Continuing their spectrum acquisition spree, AT&T has announced that they'll be buying Alltel's customers and spectrum for $780 million. According to AT&T, the deal will involve all of Alltel's retail stores, 585,000 Alltel customers, and spectrum in the 700MHz, 900MHz and 1900MHz bands.
What we currently know as Alltel is really only the remnants of what was left of the old Alltel, after Verizon acquired the majority of the company
back in 2009. Alltel's current network covers roughly 4.6 million subscribers in primarily rural markets in Idaho, Illinois, North Carolina, South Carolina, Ohio and Georgia. What exists currently as Alltel
AT&T insists the spectrum will be "largely complimentary" to existing holdings, and expects the deal to close in the second half of this year.
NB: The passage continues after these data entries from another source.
[src/rtl/demosaic_pkg.sv]
// Constants shared by the demosaic pipeline blocks: default pixel width,
// line-start border policies and a counter-width helper.
package demosaic_pkg;
    localparam int PIX_W_DEFAULT = 10;

    localparam int BORDER_NONE = 0;
    localparam int BORDER_ZERO = 1;
    localparam int BORDER_REPL = 2;

    // Width of a counter that must hold 0..n inclusive.
    function automatic int cnt_w(input int n);
        return (n < 1) ? 1 : $clog2(n + 1);
    endfunction
endpackage

[src/rtl/window_shift_buffer_if.sv]
// Column-in / window-out bundle between the line buffers, the sliding window
// and the interpolation kernels.
interface window_shift_buffer_if
    import demosaic_pkg::*;
#(
    parameter int DATA_W = PIX_W_DEFAULT,
    parameter int ROWS   = 3,
    parameter int COLS   = 3
);
    logic                          in_valid;
    logic                          in_sol;
    logic [ROWS*DATA_W-1:0]        in_col;
    logic [ROWS*COLS*DATA_W-1:0]   win_out;
    logic                          out_valid;
    logic                          out_sol;

    modport master (
        output in_valid, in_sol, in_col,
        input  win_out, out_valid, out_sol
    );

    modport slave (
        input  in_valid, in_sol, in_col,
        output win_out, out_valid, out_sol
    );
endinterface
The announcement comes after AT&T has made more than 40 different spectrum deals over the past year, including spending
$1.9 billion to obtain Qualcom spectrum, another
$600 million to gobble up Nextwave as part of a WCS spectrum effort, while pursuing 51 Lower 700 MHz Band B Block licenses, four Lower 700 MHz Band C Block licenses and six AWS licenses all owned by CenturyLink's CenturyTel Broadband Wireless subsidiary.
These deals arrived after AT&T previously insisted that their only survival lie in acquiring and eliminating T-Mobile from the market, the company stating that without that deal they'd face a
unavoidable spectrum crisis. These multiple smaller deals were not only possible, they were substantially cheaper than the original $39 billion proposed T-Mobile deal price tag.
Granted nobody but AT&T really knows how much spectrum AT&T really needs, and competitors and consumer advocates alike continue to worry that AT&T is simply using their deep pockets to acquire additional spectrum to prevent new competitors from entering the market.